Module 1: Advanced Pod Scheduling

Overview

When you deployed the Voting App in Module 0, Kubernetes placed your pods wherever it found available resources. The scheduler picked nodes automatically, and you had no control over the placement decisions. For a learning environment, that's fine. For production, it's risky.

Imagine your postgres database landing on a node with slow disk I/O. Query performance tanks. Or picture all three vote service replicas scheduled to the same node. When that node goes down for maintenance, your entire voting frontend becomes unavailable. These scenarios happen in production when you let the scheduler make all decisions without guidance.

Advanced pod scheduling gives you control. You can place databases on fast storage, spread frontend replicas across availability zones, and dedicate specific nodes to resource-intensive workloads. This module teaches you three scheduling mechanisms: node affinity (attracting pods to specific nodes), pod affinity and anti-affinity (controlling pod co-location), and taints and tolerations (repelling pods from nodes unless explicitly allowed).

How the Scheduler Works

The Kubernetes scheduler assigns pods to nodes in two phases: filtering and scoring.

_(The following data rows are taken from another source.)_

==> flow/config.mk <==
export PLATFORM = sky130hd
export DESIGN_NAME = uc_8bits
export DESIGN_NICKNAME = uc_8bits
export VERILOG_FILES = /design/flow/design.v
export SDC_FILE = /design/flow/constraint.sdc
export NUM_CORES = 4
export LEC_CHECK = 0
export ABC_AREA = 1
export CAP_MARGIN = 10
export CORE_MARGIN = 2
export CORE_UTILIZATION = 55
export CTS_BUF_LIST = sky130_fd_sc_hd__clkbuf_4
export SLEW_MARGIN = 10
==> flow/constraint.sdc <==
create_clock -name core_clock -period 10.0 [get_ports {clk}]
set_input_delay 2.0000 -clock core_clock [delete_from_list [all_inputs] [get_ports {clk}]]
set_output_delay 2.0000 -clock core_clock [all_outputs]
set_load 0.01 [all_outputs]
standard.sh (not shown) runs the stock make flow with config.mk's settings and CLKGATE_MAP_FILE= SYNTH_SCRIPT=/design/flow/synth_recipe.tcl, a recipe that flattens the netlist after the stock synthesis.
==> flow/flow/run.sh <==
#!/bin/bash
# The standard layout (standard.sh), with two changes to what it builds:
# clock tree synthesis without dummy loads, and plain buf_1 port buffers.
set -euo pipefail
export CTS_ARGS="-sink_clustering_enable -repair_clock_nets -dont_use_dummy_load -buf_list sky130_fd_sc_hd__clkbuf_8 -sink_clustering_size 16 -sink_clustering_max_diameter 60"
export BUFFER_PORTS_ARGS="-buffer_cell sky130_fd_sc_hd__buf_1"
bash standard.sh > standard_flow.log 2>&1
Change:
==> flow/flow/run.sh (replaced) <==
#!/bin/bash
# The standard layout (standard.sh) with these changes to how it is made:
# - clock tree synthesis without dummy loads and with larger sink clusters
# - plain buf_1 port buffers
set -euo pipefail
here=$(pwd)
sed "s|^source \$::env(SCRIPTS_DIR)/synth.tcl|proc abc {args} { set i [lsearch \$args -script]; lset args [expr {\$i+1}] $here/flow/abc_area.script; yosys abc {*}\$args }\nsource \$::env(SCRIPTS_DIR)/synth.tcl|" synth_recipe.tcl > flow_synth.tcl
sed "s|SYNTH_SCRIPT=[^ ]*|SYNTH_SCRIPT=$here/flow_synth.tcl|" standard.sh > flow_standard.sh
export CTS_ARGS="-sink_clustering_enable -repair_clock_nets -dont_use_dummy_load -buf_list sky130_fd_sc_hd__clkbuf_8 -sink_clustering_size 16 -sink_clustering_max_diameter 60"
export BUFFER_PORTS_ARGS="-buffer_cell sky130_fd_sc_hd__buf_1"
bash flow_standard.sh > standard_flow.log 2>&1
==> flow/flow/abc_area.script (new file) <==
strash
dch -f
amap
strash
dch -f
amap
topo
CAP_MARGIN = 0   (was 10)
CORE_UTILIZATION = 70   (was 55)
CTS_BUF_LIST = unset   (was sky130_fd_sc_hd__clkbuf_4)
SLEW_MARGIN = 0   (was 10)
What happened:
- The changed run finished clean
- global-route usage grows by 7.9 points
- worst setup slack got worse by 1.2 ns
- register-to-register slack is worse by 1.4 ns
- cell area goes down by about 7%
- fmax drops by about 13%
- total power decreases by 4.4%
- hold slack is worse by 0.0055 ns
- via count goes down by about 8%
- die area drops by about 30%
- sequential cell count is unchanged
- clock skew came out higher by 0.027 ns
This design comes from an exercise in tuning for small area and a short achievable clock period on the open sky130 flow, not from production work. In this exercise RTL edits were held to simulation tests only and were not proved equivalent to the original. Power and IR drop assume default switching activity.

`flow/run.sh`:
```
#!/bin/bash
# synth_recipe.tcl (not shown) runs the flow's synth.tcl, then flattens the netlist and writes it again
# the make line also repeats each setting of config.mk as NAME=value (left out here)
make -C /OpenROAD-flow-scripts/flow DESIGN_CONFIG=/design/flow/config.mk WORK_HOME=/design/flow/orfs CLKGATE_MAP_FILE= SYNTH_SCRIPT=/design/flow/synth_recipe.tcl finish
```
`flow/config.mk`:
```
export PLATFORM = sky130hd
export DESIGN_NAME = compute_in_memory
export DESIGN_NICKNAME = compute_in_memory
export VERILOG_FILES = /design/flow/design.v
export SDC_FILE = /design/flow/constraint.sdc
export NUM_CORES = 4
export LEC_CHECK = 0
export CAP_MARGIN = 30
export CORE_MARGIN = 2
export CORE_UTILIZATION = 65
export CTS_CLUSTER_DIAMETER = 80
export CTS_CLUSTER_SIZE = 25
export SETUP_SLACK_MARGIN = 4.35
export SLEW_MARGIN = 20
export TNS_END_PERCENT = 100
```
`flow/constraint.sdc`:
```
create_clock -name core_clock -period 7.0 [get_ports {clk}]
set_input_delay 1.4000 -clock core_clock [delete_from_list [all_inputs] [get_ports {clk}]]
set_output_delay 1.4000 -clock core_clock [all_outputs]
set_load 0.01 [all_outputs]
```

In the filtering phase, the scheduler eliminates nodes that cannot run the pod. A node fails filtering if it lacks sufficient CPU or memory, has a taint the pod doesn't tolerate, or doesn't match required affinity rules. Only nodes that pass all hard requirements move to the scoring phase.

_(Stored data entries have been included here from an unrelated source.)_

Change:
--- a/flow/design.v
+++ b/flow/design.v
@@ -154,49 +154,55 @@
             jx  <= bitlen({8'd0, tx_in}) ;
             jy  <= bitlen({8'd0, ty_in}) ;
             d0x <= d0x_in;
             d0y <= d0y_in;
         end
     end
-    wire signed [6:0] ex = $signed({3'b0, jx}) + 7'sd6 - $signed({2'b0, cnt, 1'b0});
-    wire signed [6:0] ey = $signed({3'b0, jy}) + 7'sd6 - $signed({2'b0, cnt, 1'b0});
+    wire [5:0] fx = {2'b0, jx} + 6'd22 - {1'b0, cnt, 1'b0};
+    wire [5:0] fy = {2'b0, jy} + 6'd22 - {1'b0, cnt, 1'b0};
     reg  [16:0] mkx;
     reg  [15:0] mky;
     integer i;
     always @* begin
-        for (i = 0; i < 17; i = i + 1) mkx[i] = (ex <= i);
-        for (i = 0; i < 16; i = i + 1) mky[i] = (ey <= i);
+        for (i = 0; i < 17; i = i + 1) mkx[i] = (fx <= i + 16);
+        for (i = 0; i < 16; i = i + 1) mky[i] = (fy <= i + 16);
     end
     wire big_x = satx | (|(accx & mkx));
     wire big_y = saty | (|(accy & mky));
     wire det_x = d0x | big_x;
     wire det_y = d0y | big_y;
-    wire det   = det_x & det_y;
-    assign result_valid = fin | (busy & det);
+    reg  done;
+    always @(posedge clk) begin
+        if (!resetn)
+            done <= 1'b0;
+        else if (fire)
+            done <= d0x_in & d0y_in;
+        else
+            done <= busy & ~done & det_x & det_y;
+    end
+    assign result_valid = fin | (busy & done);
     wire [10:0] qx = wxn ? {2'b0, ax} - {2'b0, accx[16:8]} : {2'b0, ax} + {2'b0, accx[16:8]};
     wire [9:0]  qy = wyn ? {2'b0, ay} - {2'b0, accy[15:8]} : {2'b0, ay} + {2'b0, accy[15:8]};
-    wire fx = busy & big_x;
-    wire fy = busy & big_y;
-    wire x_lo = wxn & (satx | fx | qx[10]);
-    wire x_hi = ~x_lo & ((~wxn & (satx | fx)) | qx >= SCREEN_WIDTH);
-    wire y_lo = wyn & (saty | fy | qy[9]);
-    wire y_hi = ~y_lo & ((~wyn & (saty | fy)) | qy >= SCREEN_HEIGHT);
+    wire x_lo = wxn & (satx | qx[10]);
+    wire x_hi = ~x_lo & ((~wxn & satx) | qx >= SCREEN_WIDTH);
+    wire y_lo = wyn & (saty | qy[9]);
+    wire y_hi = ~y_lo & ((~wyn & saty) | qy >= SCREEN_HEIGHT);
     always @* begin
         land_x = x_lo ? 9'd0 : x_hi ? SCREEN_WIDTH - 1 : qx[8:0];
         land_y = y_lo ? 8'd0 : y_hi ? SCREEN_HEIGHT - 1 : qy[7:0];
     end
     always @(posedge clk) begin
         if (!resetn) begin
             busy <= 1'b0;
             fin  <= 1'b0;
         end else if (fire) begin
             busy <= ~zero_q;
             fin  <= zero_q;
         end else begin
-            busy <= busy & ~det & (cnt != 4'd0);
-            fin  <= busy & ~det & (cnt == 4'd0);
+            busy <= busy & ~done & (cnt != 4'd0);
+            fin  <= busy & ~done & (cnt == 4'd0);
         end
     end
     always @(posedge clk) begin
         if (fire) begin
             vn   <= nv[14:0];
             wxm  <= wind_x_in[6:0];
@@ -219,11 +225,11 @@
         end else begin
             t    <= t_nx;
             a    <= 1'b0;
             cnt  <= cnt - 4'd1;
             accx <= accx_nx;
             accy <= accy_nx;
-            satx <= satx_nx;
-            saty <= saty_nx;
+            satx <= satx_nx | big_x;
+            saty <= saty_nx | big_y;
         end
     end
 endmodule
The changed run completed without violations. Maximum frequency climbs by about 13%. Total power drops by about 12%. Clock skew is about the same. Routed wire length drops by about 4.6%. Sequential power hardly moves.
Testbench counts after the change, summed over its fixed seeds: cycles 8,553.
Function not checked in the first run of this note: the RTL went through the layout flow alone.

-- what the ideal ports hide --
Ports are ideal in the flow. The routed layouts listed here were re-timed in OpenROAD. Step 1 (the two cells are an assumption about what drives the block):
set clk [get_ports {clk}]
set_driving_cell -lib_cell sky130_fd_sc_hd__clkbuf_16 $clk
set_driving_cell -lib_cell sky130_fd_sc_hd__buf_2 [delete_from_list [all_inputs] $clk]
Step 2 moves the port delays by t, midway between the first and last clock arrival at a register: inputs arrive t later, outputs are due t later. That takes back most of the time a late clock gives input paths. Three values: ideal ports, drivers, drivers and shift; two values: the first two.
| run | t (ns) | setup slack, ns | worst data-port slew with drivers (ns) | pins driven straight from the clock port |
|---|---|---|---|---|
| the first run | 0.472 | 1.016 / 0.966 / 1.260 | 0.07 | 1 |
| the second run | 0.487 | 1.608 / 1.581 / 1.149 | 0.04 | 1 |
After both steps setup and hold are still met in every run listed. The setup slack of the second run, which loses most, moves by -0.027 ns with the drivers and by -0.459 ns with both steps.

In the scoring phase, the scheduler assigns each remaining node a score based on preferences. Nodes with more available resources score higher. Nodes matching preferred affinity rules get bonus points (weights from 1-100). The scheduler totals the scores and picks the highest-scoring node.

One critical detail: scheduling happens once. The phrase "IgnoredDuringExecution" appears throughout scheduling APIs. It means once a pod lands on a node, it stays there even if conditions change. If you add a new node with faster storage after postgres is already running, the scheduler won't move the postgres pod. Scheduling is a one-time decision, not continuous optimization.

Node Affinity

Node affinity attracts pods to nodes based on node labels. It replaces the older nodeSelector field with a more expressive syntax that supports operators and weights.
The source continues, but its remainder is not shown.